CMD threshold for producing flow.

shape

defines form of the \(dU/dP\) relationship: shape = 0 is the linear form, shape = 1 is the trigonometric form, and shape > 1 is the power form.

M_0

starting CMD value.

return_state

to return state variables as well as the effective rainfall.

Value

cmd.sim returns the modelled time series of effective rainfall, or if return_state = TRUE, a multi-variate time series with named columns U (effective rainfall), CMD and ET(evapo-transpiration \(E_T\)).

Details

The mass balance step is: $$M[t] = M[t-1] - P[t] + E_T[t] + U[t]$$

where \(M\) represents catchment moisture deficit (CMD), constrained below by 0 (the nominal fully saturated level). P is catchment areal rainfall, \(E_T\) is evapo-transpiration, and U is drainage (effective rainfall). All are, typically, in units of mm per time step.

Rainfall effectiveness (i.e. drainage proportion) is a simple instantaneous function of the CMD, with a threshold at \(M = d\). In the default linear form this is:

$$\frac{\mathrm{d}U}{\mathrm{d}P} = 1 - \min(1, M/d)$$

The trigonometric form is

$$\frac{\mathrm{d}U}{\mathrm{d}P} = 1 - \min(1, \sin^2(\pi M / 2d))$$

The power form is

$$\frac{\mathrm{d}U}{\mathrm{d}P} = 1 - \min(1, (M/d)^a)$$ where a = 10 ^ (shape / 50)

The actual drainage each time step involves the integral of these relations.

Evapo-transpiration is also a simple function of the CMD, with a threshold at \(M = f d\): $$E_T[t] = e E[t] \min(1, \exp\left(2\left(1 - \frac{M_f}{fd}\right)\right))$$

Note that the evapo-transpiration calculation is based on \(M_f\), which is the CMD after precipitation and drainage have been accounted for.

Note

Normally compiled C code is used for simulation, but if return_state = TRUE a slower implementation in R is used.

References

Croke, B.F.W. and A.J. Jakeman (2004), A Catchment Moisture Deficit module for the IHACRES rainfall-runoff model, Environmental Modelling and Software, 19(1): 1-5.

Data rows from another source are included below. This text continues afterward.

### config.mk
export PLATFORM = sky130hd
export DESIGN_NAME = xor_issue_collector
export DESIGN_NICKNAME = d
export VERILOG_FILES = /design/src/rtl/xor_issue_collector.sv
export SDC_FILE = /design/constraint.sdc
export NUM_CORES = 1
export LEC_CHECK = 0
export ABC_AREA = 1
export CAP_MARGIN = 15
export CORE_AREA = 4 4 115 117
export CTS_CLUSTER_DIAMETER = 60
export DETAILED_ROUTE_END_ITERATION = 8
export DIE_AREA = 0 0 119 121
export DONT_BUFFER_PORTS = 1
export GPL_TIMING_DRIVEN = 0
export PLACE_DENSITY = 0.84
export SLEW_MARGIN = 20
export SYNTH_ARGS = -nofsm -noshare
export SYNTH_HDL_FRONTEND = slang
export SYNTH_SLANG_ARGS = --single-unit
export TNS_END_PERCENT = 1
### constraint.sdc
create_clock -name clk_i -period 3.87 [get_ports clk_i]
set_input_delay 0.774 -clock clk_i [delete_from_list [all_inputs] [get_ports clk_i]]
set_output_delay 0.774 -clock clk_i [all_outputs]
set_load 0.02 [all_outputs]
### src/rtl/xor_issue_collector.sv
// xor_issue_collector: issue/result collector for a fixed-latency XOR unit.
// Tags each accepted request through a LATENCY-deep pipe, captures the unit
// result when the tag arrives and buffers {id, data} in a credit-protected
// FIFO. Define XOR_COLLECTOR_BYPASS_EN to let a result skip an empty FIFO
// when the consumer is ready in the capture cycle.
module xor_issue_collector #(
    parameter int unsigned LATENCY    = 1,
    parameter int unsigned FIFO_DEPTH = 4,
    parameter int unsigned ID_WIDTH   = 3
) (
    input  logic                                         clk_i,
    input  logic                                         rst_ni,
    input  logic                                         kill_i,
    input  logic                                         issue_valid_i,
    output logic                                         issue_ready_o,
    input  logic [ID_WIDTH-1:0]                          issue_id_i,
    input  logic [31:0]                                  issue_rs1_i,
    input  logic [31:0]                                  issue_rs2_i,
    output logic [31:0]                                  fu_rs1_o,
    output logic [31:0]                                  fu_rs2_o,
    input  logic [31:0]                                  fu_result_i,
    output logic                                         result_valid_o,
    input  logic                                         result_ready_i,
    output logic [ID_WIDTH-1:0]                          result_id_o,
    output logic [31:0]                                  result_data_o,
    output logic [$clog2(LATENCY+FIFO_DEPTH+1)-1:0]      inflight_o
);

    localparam int unsigned DATA_W = 32;
    localparam int unsigned PTR_W  = $clog2(FIFO_DEPTH);
    localparam int unsigned FCNT_W = $clog2(FIFO_DEPTH + 1);
    localparam int unsigned CNT_W  = $clog2(LATENCY + FIFO_DEPTH + 1);

    logic [LATENCY-1:0]               tag_vld_q, tag_vld_d;
    logic [LATENCY-1:0][ID_WIDTH-1:0] tag_id_q, tag_id_d;
    logic [ID_WIDTH-1:0]              mem_id_q   [FIFO_DEPTH];
    logic [DATA_W-1:0]                mem_data_q [FIFO_DEPTH];
    logic [PTR_W-1:0]                 wr_ptr_q, wr_ptr_d;
    logic [PTR_W-1:0]                 rd_ptr_q, rd_ptr_d;
    logic [FCNT_W-1:0]                cnt_q, cnt_d;
    logic [CNT_W-1:0]                 inflight_q, inflight_d;
    logic [ID_WIDTH-1:0]              hold_id_q, hold_id_d;
    logic [DATA_W-1:0]                hold_data_q, hold_data_d;

    logic                fire;
    logic                last_vld;
    logic [ID_WIDTH-1:0] last_id;
    logic                fifo_empty;
    logic                bypass;
    logic                pop;
    logic                fifo_pop;
    logic                push;

    // Handshake decode, credit check and result presentation
    always_comb begin
        issue_ready_o = !kill_i && (inflight_q < CNT_W'(FIFO_DEPTH));
        fire          = issue_valid_i && issue_ready_o;
        fu_rs1_o      = fire ? issue_rs1_i : '0;
        fu_rs2_o      = fire ? issue_rs2_i : '0;
        last_vld      = tag_vld_q[LATENCY-1];
        last_id       = tag_id_q[LATENCY-1];
        fifo_empty    = (cnt_q == '0);
`ifdef XOR_COLLECTOR_BYPASS_EN
        bypass        = fifo_empty && last_vld && result_ready_i && !kill_i;
`else
        bypass        = 1'b0;
`endif
        result_valid_o = !fifo_empty || bypass;
        if (!fifo_empty) begin
            result_id_o   = mem_id_q[rd_ptr_q];
            result_data_o = mem_data_q[rd_ptr_q];
        end else if (bypass) begin
            result_id_o   = last_id;
            result_data_o = fu_result_i;
        end else begin
            result_id_o   = hold_id_q;
            result_data_o = hold_data_q;
        end
        pop        = result_valid_o && result_ready_i && !kill_i;
        fifo_pop   = pop && !fifo_empty;
        push       = last_vld && !bypass && !kill_i;
        inflight_o = inflight_q;
    end

    // Next state for tag pipe, FIFO pointers, counters and held output
    always_comb begin
        tag_vld_d   = tag_vld_q;
        tag_id_d    = tag_id_q;
        wr_ptr_d    = wr_ptr_q;
        rd_ptr_d    = rd_ptr_q;
        cnt_d       = cnt_q;
        inflight_d  = inflight_q;
        hold_id_d   = result_valid_o ? result_id_o : hold_id_q;
        hold_data_d = result_valid_o ? result_data_o : hold_data_q;
        if (kill_i) begin
            tag_vld_d  = '0;
            wr_ptr_d   = '0;
            rd_ptr_d   = '0;
            cnt_d      = '0;
            inflight_d = '0;
        end else begin
            tag_vld_d[0] = fire;
            tag_id_d[0]  = issue_id_i;
            for (int unsigned i = 1; i < LATENCY; i++) begin
                tag_vld_d[i] = tag_vld_q[i-1];
                tag_id_d[i]  = tag_id_q[i-1];
            end
            if (push) begin
                wr_ptr_d = wr_ptr_q + PTR_W'(1);
            end
            if (fifo_pop) begin
                rd_ptr_d = rd_ptr_q + PTR_W'(1);
            end
            if (push && !fifo_pop) begin
                cnt_d = cnt_q + FCNT_W'(1);
            end else if (!push && fifo_pop) begin
                cnt_d = cnt_q - FCNT_W'(1);
            end
            if (fire && !pop) begin
                inflight_d = inflight_q + CNT_W'(1);
            end else if (!fire && pop) begin
                inflight_d = inflight_q - CNT_W'(1);
            end
        end
    end

    // Control state registers
    always_ff @(posedge clk_i or negedge rst_ni) begin
        if (!rst_ni) begin
            tag_vld_q   <= '0;
            tag_id_q    <= '0;
            wr_ptr_q    <= '0;
            rd_ptr_q    <= '0;
            cnt_q       <= '0;
            inflight_q  <= '0;
            hold_id_q   <= '0;
            hold_data_q <= '0;
        end else begin
            tag_vld_q   <= tag_vld_d;
            tag_id_q    <= tag_id_d;
            wr_ptr_q    <= wr_ptr_d;
            rd_ptr_q    <= rd_ptr_d;
            cnt_q       <= cnt_d;
            inflight_q  <= inflight_d;
            hold_id_q   <= hold_id_d;
            hold_data_q <= hold_data_d;
        end
    end

    // Result storage; contents are only observed through valid entries
    always_ff @(posedge clk_i) begin
        if (push) begin
            mem_id_q[wr_ptr_q]   <= last_id;
            mem_data_q[wr_ptr_q] <= fu_result_i;
        end
    end

endmodule
After elaboration in Yosys (flattened, before gate mapping)
Memories as Yosys holds them, arrays and structs flattened.
Cells that the tools add are included.
Cells by class
  add/subtract/negate cells: 6
  muxes and demuxes: 17
  reduce and logical (&&, ||, !) cells: 21
  $lt $le $gt $ge: 1
Operators by type and width (number)
  32-bit two-way mux: 3
  3-bit two-way mux: 7
  1-bit logical AND: 10
  2-bit two-way mux: 4
  3-bit by 1-bit adder with 3-bit output, second input constant: 2
  1-bit logical NOT: 6
  3-bit nonzero test: 2
  3-bit by 1-bit subtractor with 3-bit output, second input constant: 2
  2-bit by 1-bit adder with 2-bit output, second input constant: 2
  2-bit nonzero test: 2
  3-bit logical NOT: 1
  3-bit < comparator, second input constant: 1
  1-bit two-way mux: 3
Word-level totals
  register bits after elaboration: 49
  word-level logic and storage cells: 55
  RAM bits: 140
  memories: 2
  output and inout bits: 104
Memory list
  mem_data_q: words 4, bits a word 32, read ports 1, clocked after memory_dff 0, wr ports 1, line 37  | logic [DATA_W-1:0] mem_data_q [FIFO_DEPTH];
  mem_id_q: words 4, bits a word 3, read ports 1, clocked after memory_dff 0, wr ports 1, line 36  | logic [ID_WIDTH-1:0] mem_id_q [FIFO_DEPTH];

Logic depth before layout (Yosys ltp)
Gate-level depths: netlist of run 1.
  depth in word-level cells: 9
  gate-level depth with buffers: 10
  depth with buffers taken out: 10

Least setup slack after synthesis of run 1
OpenSTA, ideal clock, no wires.
  path kind: input to register
  start: input kill_i
  end: memory mem_data_q[0][0] (enable)
  slack: 0.866 ns
  stages: 4
  setup time: 0.427 ns
  arrival: 2.577 ns
  path through: buf_6 > nor2_4 > inv_2 > nor2_1
Between the ends
  longest elaborated chain between the ends: 4
RTL lines
  from (decl): line 13  | input logic kill_i,
  1-bit logical NOT: line 81  | push = last_vld && !bypass && !kill_i;
  1-bit logical AND: line 81
  1-bit two-way mux: line 152  | if (push) begin
  1-bit two-way mux (implied by the code): line 154  | mem_data_q[wr_ptr_q] <= fu_result_i;
  to (decl): line 37
Every way passes these cells.

Final worst setup path of run 1
  start: register inflight_q[2], in the netlist inflight_o[2]
  end: output fu_rs2_o[3]
Between the ends
  longest elaborated chain between the ends: 4
RTL lines
  from (decl): line 41  | logic [CNT_W-1:0] inflight_q, inflight_d;
  from (signal assigned): line 144  | inflight_q <= inflight_d;
  3-bit < comparator: line 56  | issue_ready_o = !kill_i && (inflight_q < CNT_W'(FIFO_DEPTH));
  1-bit logical AND: line 56
  named net issue_ready_o: line 15  | output logic issue_ready_o,
  1-bit logical AND: line 57  | fire = issue_valid_i && issue_ready_o;
  32-bit two-way mux: line 59  | fu_rs2_o = fire ? issue_rs2_i : '0;
  to (decl): line 20  | output logic [31:0] fu_rs2_o,
The timed path passes the listed nets, and every way through them passes these cells.

==> results.py, run 1 <==
metrics = {
    "global_route": {
        "grt_pass1_wl_um": 31900,
        "antenna_found_initial": 0,
        "grt_overflow_total": 0,
        "track_usage": 0.299,
        "grt_pass1_vias": 5715,
        "grt_max_degree": 50,
    },
    "synthesis": {
        "netlist_area_um2": 8090,
        "ys_types": 25,
        "synth-seq-cells": 189,
        "yosys-top-cells-count": "nor2_1 (244), edfxtp_1 (140), inv_1 (79)",
        "synth.yosys.seq_area_share": 0.671,
        "yosysTopAreaCellShare": 0.519,
        "yosysMostFrequentCell": "nor2_1",
        "syn_area_per_cell_um2": 10.7,
        "ys_top_cells_by_area": "edfxtp_1 (52%), dfrtp_1 (15%), nor2_1 (11%), a31oi_1 (5.4%), o21ai_1 (4.5%)",
        "yosys.area.top_type": "edfxtp_1",
        "syn-num-nets": 869,
        "synth_flop_cell": "edfxtp_1",
        "yosys_warnings": 0,
        "postSynthCellCount": 759,
        "synth_edf_count": 140,
        "async_reset_ff_frac": 0.259,
    },
    "placement": {
        "io_buffers": 0,
        "place_area_um2": 8430,
        "gp_congestion": 0.796,
        "preCtsSetupSlack_ps": 1080,
        "dp_hpwl_um": 14300,
    },
    "final_layout": {
        "num_antenna_cells": 0,
        "syn_to_final_growth_pct": 11.2,
        "final_net_count": 892,
        "fill_cells": 771,
        "drive_gt1_frac": 0.109,
        "design_area_um2": 9000,
    },
    "clock_tree": {
        "postCtsSetupBuffers": 0,
        "cts_resized": 0,
        "cts_made_buffers": 17,
        "cts_num_sinks": 189,
        "insertion_delay_ps": 430,
        "cts_max_level": 4,
        "cts_hold_buf": 0,
        "root_buffer": "clkbuf_16",
        "cts.path.max_buffers": 2,
        "tritoncts": "built",
        "path_clk_slew_ps": 70,
    },
    "routing": {
        "met3_length_um": 2010,
        "met2WireLength_um": 11900,
        "wire_per_inst_um": 22.4,
        "detailroute.via_count": 5870,
        "postRouteAntennaNets": 0,
        "detail_route.vias_per_cell": 6.07,
        "routed_wl_um": 21700,
        "dr.pass1.iters": 8,
        "drc_errors": 0,
        "m1WireLength_um": 6800,
        "drt_iter0_markers": 583,
        "top_layer_used": "met4",
    },
    "critical_path": {
        "path_class": "reg2out",
        "critPathCapture": "fu_rs2_o[3]",
        "crit_arrival_ps": 2150,
        "max_stage_delay_ps": 510,
        "r2r_cells": 5,
        "startpoint": "inflight_o[2]",
        "start_kind": "flop",
        "required_ps": 3100,
        "reg2reg_slack_ps": 2020,
        "crit_fanout": 10,
        "reg2reg_to": "mem_data_q[0][20]",
        "reg2reg_from": "wr_ptr_q[0]",
        "path_cells": "nor2_4, nand2_2, buf_4, buf_6, nor2_1",
        "critPathCaptureType": "output port",
        "slowest_stage": "dfrtp_1",
    },
    "timing": {
        "finalClockSkew_ps": 7.83,
        "tightest_slew_ps": 765,
        "period_minus_slack_ps": 2930,
        "max_freq_mhz": 342,
        "slew_viol_final": 0,
        "setup_viol": 0,
        "worst_slack_ps": 944,
        "hold_slack_ps": 38.5,
        "rsz0062_at_grt": "false",
        "finalHoldViolCount": 0,
        "max-slew-margin-rel": 0.489,
        "min_period_over_period": 0.756,
    },
    "pwr": {
        "worst_ir_drop_vdd_uv": 524,
        "p_leak_nw": 3.55,
        "p_per_area_nw_per_um2": 734,
    },
    "floorplan": {
        "placementRows": 41,
        "core-area_um2": 12400,
        "initial_utilization": 0.655,
        "die-height_um": 121,
        "ios": 208,
        "die_x_um": 119,
        "die_area_um2": 14400,
    },
    "flow_run": {
        "maxCapViolCount": 0,
    },
    "status": {
        "status": "finished, final reports clean",
    },
    "hold_path": {
        "hp-class": "in2async",
    },
}
==> worst min-delay path by stage <==
stage	slack, ps	endpoint	cells past startpoint	startpoint
after global routing	30	hold_data_q[26]	0	rst_ni
after CTS	30	hold_data_q[13]	0	rst_ni
after global placement	480	cnt_q[0]	0	rst_ni
after floorplan	470	cnt_q[0]	1	cnt_q[0]
after detailed placement	480	hold_data_q[23]	0	rst_ni
final	40	last_id[2]	0	rst_ni
==> cell usage in the layout, fill, tap and decap left out, types with 2 or more instances in the layout <==
| cell | netlist | routed |
|---|---|---|
| a21oi_1 | 3 | 3 |
| a31oi_1 | 70 | 70 |
| buf_12 | 0 | 3 |
| buf_2 | 22 | 22 |
| buf_4 | 4 | 4 |
| buf_6 | 12 | 12 |
| bufinv_16 | 0 | 2 |
| clkbuf_1 | 4 | 5 |
| clkbuf_16 | 0 | 17 |
| clkinv_1 | 0 | 2 |
| clkinv_2 | 0 | 2 |
| clkinvlp_4 | 0 | 4 |
| dfrtp_1 | 49 | 49 |
| edfxtp_1 | 140 | 140 |
| fa_1 | 2 | 2 |
| ha_1 | 4 | 4 |
| inv_1 | 79 | 79 |
| inv_2 | 6 | 6 |
| inv_6 | 0 | 3 |
| nand2_1 | 31 | 31 |
| nand2_2 | 2 | 2 |
| nand3_1 | 3 | 3 |
| nor2_1 | 244 | 240 |
| nor2_4 | 2 | 6 |
| o21ai_0 | 3 | 3 |
| o21ai_1 | 73 | 73 |
==> area by class of cell <==
type | count | area (µm²) | share of cell area
inverter | 85 | 319 | 0.0355
timing repair buffer | 4 | 87.6 | 0.00973
tap | 172 | 215 | 0.0239
multi-input combinational | 443 | 2080 | 0.232
clock inverter | 14 | 143 | 0.0159
clock buffer | 18 | 429 | 0.0477
buffer | 42 | 290 | 0.0323
sequential | 189 | 5430 | 0.604
==> metrics by stage <==
step,cells,total power [mW],TNS (ps),util
2_1_floorplan,759,4.33,0,-
5_1_grt,967,6.87,0,0.728
6_report,967,6.61,0,0.728
4_1_cts,967,6.60,0,0.728
3_5_place_dp,935,4.90,0,0.682
3_3_place_gp,931,4.80,-33340,0.672
==> state kept, by name (all words and copies together), names as in the netlist, 2 cells and up <==
name,count
mem_data_q,128
hold_data_q,32
mem_id_q,12
cnt_q,3
hold_id_q,3
inflight_o,3
last_id,3
rd_ptr_q,2
wr_ptr_q,2
==> power by group <==
| group | internal (mW) | switching (mW) |
|---|---|---|
| clock | 0.951 | 0.745 |
| sequential | 2.45 | 0.126 |
| combinational | 0.599 | 1.73 |
==> cells by family after synthesis <==
kind of cell               Yosys count  synth area share
buffers and inverters              127            0.0753
and+or+nand+nor                    285             0.137
AOI/OAI and AO/OA                  150             0.104
DFF                                189             0.671
adders and majority gates            6            0.0111
xor gates and xnor gates             2           0.00216
==> critical path, delay by kind of cell, from the launching register on <==
| kind | cells | cell delay [ps] |
|---|---|---|
| buf+inv | 2 | 350 |
| flops | 1 | 510 |
| simple gates | 3 | 860 |
==> routing by layer <==
| metal | track usage | up-vias |
|---|---|---|
| met2 | 0.557 | 379 |
| met5 | 0 | - |
| met1 | 0.305 | 2823 |
| met3 | 0.0811 | 71 |
| li1 | - | 2597 |
| met4 | 0.152 | 0 |
Power figures use the tool's default switching activity.
==> run 2, diff against run 1 <==
Settings changed: CORE_AREA 4 4 115 117 to 4 4 119 121, DIE_AREA 0 0 119 121 to 0 0 123 125, PLACE_DENSITY 0.84 to 0.8.
Clock period 3.87 ns to 2.7 ns, I/O delays scaled along.
==> run 2 against run 1 <==
  * Critical path depth unchanged
  * Worst hold slack improved by 160 ps
  * Register-to-register slack got worse by 1200 ps
  * Core utilization decreased by 2.4 points
  * Sequential share of layout area decreased by 1.4 points
  * Critical path type unchanged
  * Largest cell class unchanged
  * Highest routed layer is now met5
==> results.py, run 2 (synthesized netlist as in run 1, its figures left out) <==
metrics = {
    "timing": {
        "worst_slack_ps": 23.7,
        "min_period_over_period": 0.991,
        "rsz0062_at_grt": "true",
        "period_minus_slack_ps": 2680,
        "setup_viol": 0,
        "max_freq_mhz": 374,
        "tightest_slew_ps": 697,
        "tns_ps": 0,
        "slew_viol_final": 0,
        "max-slew-margin-rel": 0.533,
        "finalHoldViolCount": 0,
        "hold_slack_ps": 195,
        "finalClockSkew_ps": 10.5,
    },
    "routing": {
        "wire_per_inst_um": 23.3,
        "routed_wl_um": 22800,
        "dr.pass1.iters": 5,
        "detail_route.vias_per_cell": 6.06,
        "detailroute.via_count": 5920,
        "drc_errors": 0,
        "drt_iter0_markers": 586,
        "postRouteAntennaNets": 0,
    },
    "critical_path": {
        "required_ps": 2160,
        "crit_fanout": 10,
        "critPathCaptureType": "output port",
        "start_kind": "flop",
        "reg2reg_slack_ps": 790,
        "crit_arrival_ps": 2140,
        "path_class": "reg2out",
    },
    "final_layout": {
        "stdcell_count": 977,
        "reg_top3": "mem_data_q: 128 flops, hold_data_q: 32 flops, mem_id_q: 12 flops",
        "final_net_count": 895,
        "drive_gt1_frac": 0.139,
        "post-route-util": 0.704,
        "layout_common_cells": "nor2_1 (234), edfxtp_1 (140), inv_1 (79), o21ai_1 (73), a31oi_1 (57)",
        "syn_to_final_growth_pct": 13.8,
        "final_common_cell": "nor2_1",
        "fill_cells": 861,
        "regMostFlops": "mem_data_q",
        "design_area_um2": 9210,
        "largest_reg_flops": 128,
    },
    "floorplan": {
        "die-height_um": 125,
        "die_area_um2": 15400,
        "ios": 208,
        "initial_utilization": 0.618,
        "core-area_um2": 13100,
        "placementRows": 42,
        "die_x_um": 123,
    },
    "global_route": {
        "antenna_found_initial": 6,
        "grt_pass1_wl_um": 33400,
        "grt_pass1_vias": 5694,
        "grt_overflow_total": 0,
        "track_usage": 0.296,
        "grt_max_degree": 50,
    },
    "placement": {
        "gp_congestion": 0.816,
        "dp_hpwl_um": 15400,
        "preCtsSetupSlack_ps": 348,
        "io_buffers": 0,
        "place_area_um2": 8480,
        "dp_cells": 940,
    },
    "pwr": {
        "worst_ir_drop_vdd_uv": 597,
        "p_leak_nw": 3.61,
        "p_per_area_nw_per_um2": 1050,
        "p_total_mw": 9.68,
    },
    "clock_tree": {
        "cts_made_buffers": 17,
        "tritoncts": "built",
        "cts_num_sinks": 189,
        "root_buffer": "clkbuf_16",
        "cts.path.max_buffers": 2,
        "insertion_delay_ps": 440,
        "path_clk_slew_ps": 70,
        "cts_max_level": 4,
        "postCtsSetupBuffers": 0,
    },
    "flow_run": {
        "maxCapViolCount": 0,
    },
    "hold_path": {
        "hp-class": "in2reg",
    },
    "status": {
        "status": "finished, final reports clean",
    },
}
-- run 2: cell type report --
| class | instances | area, µm² | share of cell area |
|---|---|---|---|
| flip-flops and latches | 189 | 5430 | 0.590 |
| multi-input cells | 443 | 2180 | 0.237 |
| clock inverters | 15 | 161 | 0.0175 |
| inverters | 85 | 319 | 0.0346 |
| repair buffers | 7 | 175 | 0.0190 |
| plain buffers | 42 | 290 | 0.0315 |
| clock buffers | 17 | 425 | 0.0462 |
| diodes | 3 | 7.51 | 0.000815 |
| well taps | 176 | 220 | 0.0239 |
-- run 2: power breakdown --
group          leakage (nW)  switching [mW]  total (mW)  internal, mW
clock                 0.282            1.10        2.48          1.38
combinational          1.49            2.59        3.52         0.931
sequential             1.84           0.174        3.69          3.51
-- run 2: timing repair --
action,4_1_cts,5_1_grt
gates resized for setup,2,17
setup endpoints to repair,2,20
endpoints found under the hold margin,49,0
hold buffers,2,0
-- run 2: path summary, 6_finish.rpt --
path | start | endpoint | cells past startpoint
max in group asynchronous | rst_ni | hold_data_q[20] | 2
worst max-delay path | rd_ptr_q[0] | result_data_o[16] | 5
worst max register to register | wr_ptr_q[0] | mem_data_q[2][11] | 5
worst min register to register | cnt_q[0] | cnt_q[0] | 1
worst min-delay path | fu_result_i[15] | mem_data_q[0][15] | 0
min in group asynchronous | rst_ni | hold_data_q[23] | 2
-- run 2: metal layers --
layer	part of all wire	track usage	wire length, µm	up-vias
li1	-	-	-	2615
met1	0.32	0.317	7230	2825
met2	0.51	0.506	11500	396
met3	0.14	0.127	3120	74
met4	0.037	0.132	840	10
met5	0.0022	0	51	-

Croke, B.F.W. and A.J. Jakeman (2005), Corrigendum to ``A Catchment Moisture Deficit module for the IHACRES rainfall-runoff model'' [Environ. Model. Softw. 19 (1) (2004) 1-5], Environmental Modelling and Software, 20(7): 977.

See also

hydromad(sma = "cmd") to work with models as objects (recommended).

Author

Felix Andrews felix@nfrac.org

Examples


## view default parameter ranges:
str(hydromad.options("cmd"))
#> List of 1
#>  $ cmd:List of 4
#>   ..$ f    : num [1:2] 0.01 3
#>   ..$ e    : num [1:2] 0.01 1.5
#>   ..$ d    : num [1:2] 50 550
#>   ..$ shape: num 0

data(Canning)
x <- cmd.sim(Canning[1:1000, ],
  d = 200, f = 0.7, e = 0.166,
  return_state = TRUE
)
xyplot(x)


data(HydroTestData)
mod0 <- hydromad(HydroTestData, sma = "cmd", routing = "expuh")
mod0
#> 
#> Hydromad model with "cmd" SMA and "expuh" routing:
#> Start = 2000-01-01, End = 2000-03-31
#> 
#> SMA Parameters:
#>       lower upper     
#> f      0.01   3.0     
#> e      0.01   1.5     
#> d     50.00 550.0     
#> shape  0.00   0.0 (==)
#> Routing Parameters:
#> NULL

## simulate with some arbitrary parameter values
mod1 <- update(mod0, d = 200, f = 0.5, e = 0.1, tau_s = 10)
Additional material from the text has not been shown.